━━━━━ RECORDS SUPPLIED ━━━━━
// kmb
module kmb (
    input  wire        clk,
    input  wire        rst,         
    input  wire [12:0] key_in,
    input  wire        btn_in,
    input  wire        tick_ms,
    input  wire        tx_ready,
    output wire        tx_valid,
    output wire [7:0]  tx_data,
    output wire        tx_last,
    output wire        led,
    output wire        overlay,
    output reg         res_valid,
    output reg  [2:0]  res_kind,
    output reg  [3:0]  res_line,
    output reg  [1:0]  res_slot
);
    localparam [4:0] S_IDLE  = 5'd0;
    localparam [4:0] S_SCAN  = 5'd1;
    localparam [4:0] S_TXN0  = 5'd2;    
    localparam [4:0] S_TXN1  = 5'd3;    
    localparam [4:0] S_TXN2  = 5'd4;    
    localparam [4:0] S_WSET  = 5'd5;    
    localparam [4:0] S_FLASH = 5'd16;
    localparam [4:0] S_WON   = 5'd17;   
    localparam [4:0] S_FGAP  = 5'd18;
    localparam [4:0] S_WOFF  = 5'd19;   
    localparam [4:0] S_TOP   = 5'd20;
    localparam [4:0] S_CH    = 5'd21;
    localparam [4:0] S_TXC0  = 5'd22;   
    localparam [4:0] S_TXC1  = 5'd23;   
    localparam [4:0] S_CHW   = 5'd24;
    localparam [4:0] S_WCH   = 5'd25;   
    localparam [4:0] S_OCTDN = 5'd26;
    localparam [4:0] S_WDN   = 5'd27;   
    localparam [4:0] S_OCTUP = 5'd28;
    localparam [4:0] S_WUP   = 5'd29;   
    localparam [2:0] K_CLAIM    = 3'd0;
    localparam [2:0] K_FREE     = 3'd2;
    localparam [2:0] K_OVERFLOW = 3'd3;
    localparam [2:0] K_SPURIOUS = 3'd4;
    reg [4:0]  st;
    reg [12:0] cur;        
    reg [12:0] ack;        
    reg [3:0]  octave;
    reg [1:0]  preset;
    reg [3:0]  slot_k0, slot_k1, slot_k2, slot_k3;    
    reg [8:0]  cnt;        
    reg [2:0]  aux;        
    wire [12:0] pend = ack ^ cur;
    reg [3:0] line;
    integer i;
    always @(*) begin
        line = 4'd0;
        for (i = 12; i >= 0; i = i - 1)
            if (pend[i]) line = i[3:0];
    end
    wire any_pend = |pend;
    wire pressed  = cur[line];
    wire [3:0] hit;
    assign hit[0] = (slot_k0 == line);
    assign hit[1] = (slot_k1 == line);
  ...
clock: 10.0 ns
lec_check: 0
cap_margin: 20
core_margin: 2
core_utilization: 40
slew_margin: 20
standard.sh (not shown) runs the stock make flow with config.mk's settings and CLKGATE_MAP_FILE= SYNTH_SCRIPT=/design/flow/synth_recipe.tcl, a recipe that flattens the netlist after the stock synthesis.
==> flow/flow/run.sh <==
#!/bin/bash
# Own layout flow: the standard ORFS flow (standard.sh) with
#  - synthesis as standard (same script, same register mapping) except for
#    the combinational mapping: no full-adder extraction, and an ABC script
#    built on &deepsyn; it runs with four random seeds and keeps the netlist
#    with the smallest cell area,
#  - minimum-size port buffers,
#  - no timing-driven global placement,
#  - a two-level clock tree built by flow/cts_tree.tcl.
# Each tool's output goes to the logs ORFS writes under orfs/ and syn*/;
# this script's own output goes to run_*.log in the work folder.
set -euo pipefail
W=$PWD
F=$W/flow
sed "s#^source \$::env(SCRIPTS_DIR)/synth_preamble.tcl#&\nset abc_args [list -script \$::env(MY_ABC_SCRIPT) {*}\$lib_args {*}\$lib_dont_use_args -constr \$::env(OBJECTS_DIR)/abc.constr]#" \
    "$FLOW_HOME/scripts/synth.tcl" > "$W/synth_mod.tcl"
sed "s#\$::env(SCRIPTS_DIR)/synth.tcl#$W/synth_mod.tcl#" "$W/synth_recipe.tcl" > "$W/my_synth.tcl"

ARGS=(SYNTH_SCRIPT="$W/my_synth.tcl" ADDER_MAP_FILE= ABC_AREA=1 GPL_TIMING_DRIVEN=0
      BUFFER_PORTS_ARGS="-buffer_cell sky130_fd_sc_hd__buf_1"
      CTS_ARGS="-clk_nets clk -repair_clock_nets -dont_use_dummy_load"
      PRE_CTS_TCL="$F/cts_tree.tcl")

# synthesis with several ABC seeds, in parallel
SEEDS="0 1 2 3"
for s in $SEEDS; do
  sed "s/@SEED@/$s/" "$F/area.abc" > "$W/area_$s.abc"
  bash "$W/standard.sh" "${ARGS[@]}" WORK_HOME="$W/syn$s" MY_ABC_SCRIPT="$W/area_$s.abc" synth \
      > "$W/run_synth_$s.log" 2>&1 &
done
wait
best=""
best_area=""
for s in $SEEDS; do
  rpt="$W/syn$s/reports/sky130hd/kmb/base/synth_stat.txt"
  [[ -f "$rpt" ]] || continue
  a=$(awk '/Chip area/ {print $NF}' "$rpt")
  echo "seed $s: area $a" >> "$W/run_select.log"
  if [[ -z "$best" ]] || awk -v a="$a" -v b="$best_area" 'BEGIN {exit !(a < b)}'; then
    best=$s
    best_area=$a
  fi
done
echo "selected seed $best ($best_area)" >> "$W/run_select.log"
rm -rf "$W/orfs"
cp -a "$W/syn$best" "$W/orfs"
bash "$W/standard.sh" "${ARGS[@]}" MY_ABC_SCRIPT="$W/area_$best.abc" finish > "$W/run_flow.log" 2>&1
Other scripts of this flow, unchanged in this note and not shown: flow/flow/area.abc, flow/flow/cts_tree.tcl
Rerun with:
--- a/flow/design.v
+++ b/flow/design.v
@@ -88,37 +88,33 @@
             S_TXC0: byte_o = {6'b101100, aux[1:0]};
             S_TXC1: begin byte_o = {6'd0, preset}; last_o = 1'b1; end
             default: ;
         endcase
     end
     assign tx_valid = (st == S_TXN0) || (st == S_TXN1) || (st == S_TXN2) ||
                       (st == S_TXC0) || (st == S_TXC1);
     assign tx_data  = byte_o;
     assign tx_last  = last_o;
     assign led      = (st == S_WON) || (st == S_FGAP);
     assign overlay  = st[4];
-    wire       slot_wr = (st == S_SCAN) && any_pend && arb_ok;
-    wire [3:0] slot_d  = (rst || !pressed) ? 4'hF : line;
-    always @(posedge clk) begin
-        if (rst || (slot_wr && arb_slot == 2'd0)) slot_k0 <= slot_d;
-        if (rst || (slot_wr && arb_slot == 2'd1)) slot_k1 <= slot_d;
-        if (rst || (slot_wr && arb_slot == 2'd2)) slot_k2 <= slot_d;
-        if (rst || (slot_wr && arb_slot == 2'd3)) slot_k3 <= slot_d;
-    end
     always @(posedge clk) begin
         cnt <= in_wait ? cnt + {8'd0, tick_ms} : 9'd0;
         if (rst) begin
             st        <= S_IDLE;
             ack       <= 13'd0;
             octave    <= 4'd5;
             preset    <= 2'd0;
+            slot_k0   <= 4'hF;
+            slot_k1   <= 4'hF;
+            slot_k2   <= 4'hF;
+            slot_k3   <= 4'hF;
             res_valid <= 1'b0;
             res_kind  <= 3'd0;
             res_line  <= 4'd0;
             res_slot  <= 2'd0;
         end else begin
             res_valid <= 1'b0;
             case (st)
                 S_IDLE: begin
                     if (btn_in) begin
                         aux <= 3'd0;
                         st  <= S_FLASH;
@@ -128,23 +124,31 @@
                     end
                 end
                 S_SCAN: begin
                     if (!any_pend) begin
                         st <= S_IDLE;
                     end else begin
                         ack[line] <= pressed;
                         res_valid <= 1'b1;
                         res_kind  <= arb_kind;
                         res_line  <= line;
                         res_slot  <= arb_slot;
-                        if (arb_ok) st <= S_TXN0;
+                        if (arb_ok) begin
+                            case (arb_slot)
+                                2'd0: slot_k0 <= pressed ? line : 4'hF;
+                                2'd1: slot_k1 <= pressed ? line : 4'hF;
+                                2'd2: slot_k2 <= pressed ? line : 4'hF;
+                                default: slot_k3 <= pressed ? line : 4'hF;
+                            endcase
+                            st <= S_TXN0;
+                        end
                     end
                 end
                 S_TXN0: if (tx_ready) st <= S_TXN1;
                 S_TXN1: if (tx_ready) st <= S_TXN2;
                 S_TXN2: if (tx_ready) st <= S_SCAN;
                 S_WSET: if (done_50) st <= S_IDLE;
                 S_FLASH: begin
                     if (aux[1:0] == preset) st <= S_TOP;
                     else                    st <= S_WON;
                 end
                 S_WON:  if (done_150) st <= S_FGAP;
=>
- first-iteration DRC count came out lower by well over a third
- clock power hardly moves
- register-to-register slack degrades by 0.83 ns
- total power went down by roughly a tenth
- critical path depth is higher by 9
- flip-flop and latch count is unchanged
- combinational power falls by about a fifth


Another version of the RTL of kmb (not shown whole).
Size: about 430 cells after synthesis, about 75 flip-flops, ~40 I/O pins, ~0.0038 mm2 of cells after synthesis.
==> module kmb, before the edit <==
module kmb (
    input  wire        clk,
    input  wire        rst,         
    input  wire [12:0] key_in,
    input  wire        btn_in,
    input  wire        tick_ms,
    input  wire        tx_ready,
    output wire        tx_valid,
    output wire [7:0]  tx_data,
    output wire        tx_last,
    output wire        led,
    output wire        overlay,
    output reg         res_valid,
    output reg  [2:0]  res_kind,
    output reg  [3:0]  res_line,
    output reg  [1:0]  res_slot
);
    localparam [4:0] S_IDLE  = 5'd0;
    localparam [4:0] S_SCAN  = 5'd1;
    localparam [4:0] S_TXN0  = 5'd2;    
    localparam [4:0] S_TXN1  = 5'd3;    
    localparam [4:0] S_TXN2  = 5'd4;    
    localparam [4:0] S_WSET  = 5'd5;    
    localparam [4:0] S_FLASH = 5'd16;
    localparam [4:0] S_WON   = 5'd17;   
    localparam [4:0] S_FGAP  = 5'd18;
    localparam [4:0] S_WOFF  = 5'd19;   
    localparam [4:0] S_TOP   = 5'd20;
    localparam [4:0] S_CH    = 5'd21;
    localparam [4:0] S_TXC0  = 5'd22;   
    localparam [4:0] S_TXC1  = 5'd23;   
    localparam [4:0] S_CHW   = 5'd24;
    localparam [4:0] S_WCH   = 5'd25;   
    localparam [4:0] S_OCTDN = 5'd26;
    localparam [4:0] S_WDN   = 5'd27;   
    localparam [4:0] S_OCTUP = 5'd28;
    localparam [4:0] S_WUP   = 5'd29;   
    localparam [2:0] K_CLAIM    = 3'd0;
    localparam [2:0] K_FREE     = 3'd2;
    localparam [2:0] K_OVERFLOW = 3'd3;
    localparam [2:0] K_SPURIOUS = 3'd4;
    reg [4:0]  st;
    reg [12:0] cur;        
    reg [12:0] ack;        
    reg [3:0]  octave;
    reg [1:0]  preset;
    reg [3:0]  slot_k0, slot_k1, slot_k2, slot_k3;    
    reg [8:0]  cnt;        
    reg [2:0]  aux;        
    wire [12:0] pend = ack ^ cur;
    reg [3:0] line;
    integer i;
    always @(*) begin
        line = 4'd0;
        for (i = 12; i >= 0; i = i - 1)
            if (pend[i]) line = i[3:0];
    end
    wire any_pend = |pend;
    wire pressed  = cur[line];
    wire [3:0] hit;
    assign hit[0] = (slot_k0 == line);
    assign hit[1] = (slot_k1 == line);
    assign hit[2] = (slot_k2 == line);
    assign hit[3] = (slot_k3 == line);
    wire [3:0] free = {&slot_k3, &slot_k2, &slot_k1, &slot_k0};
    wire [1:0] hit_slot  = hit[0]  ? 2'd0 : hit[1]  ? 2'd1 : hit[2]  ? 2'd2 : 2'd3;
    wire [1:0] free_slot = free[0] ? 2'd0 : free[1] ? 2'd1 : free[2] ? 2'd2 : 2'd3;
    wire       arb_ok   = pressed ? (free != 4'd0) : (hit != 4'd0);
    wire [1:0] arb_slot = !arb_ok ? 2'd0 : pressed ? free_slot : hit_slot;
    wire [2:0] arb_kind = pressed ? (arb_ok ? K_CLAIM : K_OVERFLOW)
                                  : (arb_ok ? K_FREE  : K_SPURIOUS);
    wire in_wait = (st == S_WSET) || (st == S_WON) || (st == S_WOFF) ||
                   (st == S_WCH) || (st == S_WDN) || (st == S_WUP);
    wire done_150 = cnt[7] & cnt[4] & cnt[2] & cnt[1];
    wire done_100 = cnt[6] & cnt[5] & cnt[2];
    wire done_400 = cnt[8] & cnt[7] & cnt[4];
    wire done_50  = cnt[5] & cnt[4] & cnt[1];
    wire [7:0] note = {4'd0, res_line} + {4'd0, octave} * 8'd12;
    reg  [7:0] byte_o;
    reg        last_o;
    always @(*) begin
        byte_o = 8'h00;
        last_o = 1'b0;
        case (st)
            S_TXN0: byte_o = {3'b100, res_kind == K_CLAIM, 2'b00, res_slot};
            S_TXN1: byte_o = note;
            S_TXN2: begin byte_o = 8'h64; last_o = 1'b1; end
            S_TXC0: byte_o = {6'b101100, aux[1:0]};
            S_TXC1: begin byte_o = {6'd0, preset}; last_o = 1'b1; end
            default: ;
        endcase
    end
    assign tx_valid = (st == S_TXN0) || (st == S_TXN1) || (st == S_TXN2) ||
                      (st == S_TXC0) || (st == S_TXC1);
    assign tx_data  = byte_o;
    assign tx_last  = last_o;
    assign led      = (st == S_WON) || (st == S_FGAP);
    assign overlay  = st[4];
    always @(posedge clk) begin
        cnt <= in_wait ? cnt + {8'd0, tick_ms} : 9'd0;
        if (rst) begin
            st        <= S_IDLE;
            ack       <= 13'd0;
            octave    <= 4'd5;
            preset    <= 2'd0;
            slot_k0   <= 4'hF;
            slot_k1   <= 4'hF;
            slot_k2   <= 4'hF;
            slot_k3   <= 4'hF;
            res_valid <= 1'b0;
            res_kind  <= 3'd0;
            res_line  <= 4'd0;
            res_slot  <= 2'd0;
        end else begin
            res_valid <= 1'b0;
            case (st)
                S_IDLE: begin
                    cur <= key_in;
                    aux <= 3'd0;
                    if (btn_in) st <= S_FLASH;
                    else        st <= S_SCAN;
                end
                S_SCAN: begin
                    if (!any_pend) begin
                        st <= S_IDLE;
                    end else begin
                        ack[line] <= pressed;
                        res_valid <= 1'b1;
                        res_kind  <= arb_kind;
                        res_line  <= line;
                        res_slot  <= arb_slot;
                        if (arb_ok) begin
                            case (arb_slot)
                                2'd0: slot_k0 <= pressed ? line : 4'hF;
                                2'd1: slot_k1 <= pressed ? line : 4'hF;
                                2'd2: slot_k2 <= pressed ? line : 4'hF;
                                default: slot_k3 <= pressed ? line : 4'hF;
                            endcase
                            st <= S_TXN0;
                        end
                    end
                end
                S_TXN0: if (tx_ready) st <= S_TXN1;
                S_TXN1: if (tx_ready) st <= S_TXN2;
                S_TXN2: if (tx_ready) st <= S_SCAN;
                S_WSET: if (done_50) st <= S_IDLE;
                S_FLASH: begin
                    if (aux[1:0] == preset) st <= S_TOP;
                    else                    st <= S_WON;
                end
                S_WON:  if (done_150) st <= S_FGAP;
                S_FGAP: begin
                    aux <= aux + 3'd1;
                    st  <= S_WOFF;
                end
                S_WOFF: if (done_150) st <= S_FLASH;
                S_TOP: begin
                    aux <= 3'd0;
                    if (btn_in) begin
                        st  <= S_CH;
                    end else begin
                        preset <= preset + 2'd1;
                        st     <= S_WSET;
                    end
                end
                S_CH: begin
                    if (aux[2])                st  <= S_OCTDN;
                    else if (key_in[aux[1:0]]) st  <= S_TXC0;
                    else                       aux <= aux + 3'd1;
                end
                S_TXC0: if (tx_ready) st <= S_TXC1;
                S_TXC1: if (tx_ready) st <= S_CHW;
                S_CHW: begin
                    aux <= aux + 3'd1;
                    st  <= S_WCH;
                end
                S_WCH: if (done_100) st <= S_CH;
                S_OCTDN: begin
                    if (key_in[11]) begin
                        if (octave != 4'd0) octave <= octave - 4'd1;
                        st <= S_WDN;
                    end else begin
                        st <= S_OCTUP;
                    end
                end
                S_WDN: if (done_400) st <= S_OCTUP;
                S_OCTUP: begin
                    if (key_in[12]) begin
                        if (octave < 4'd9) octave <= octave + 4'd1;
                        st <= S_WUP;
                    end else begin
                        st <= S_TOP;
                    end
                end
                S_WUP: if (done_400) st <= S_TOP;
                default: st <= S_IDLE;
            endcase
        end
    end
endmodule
━━━━━
YOUR GOAL -> Go over the entries above and tally the lines holding "default"; please answer with the number alone.

RESPONSE FOR THIS EXERCISE -> 5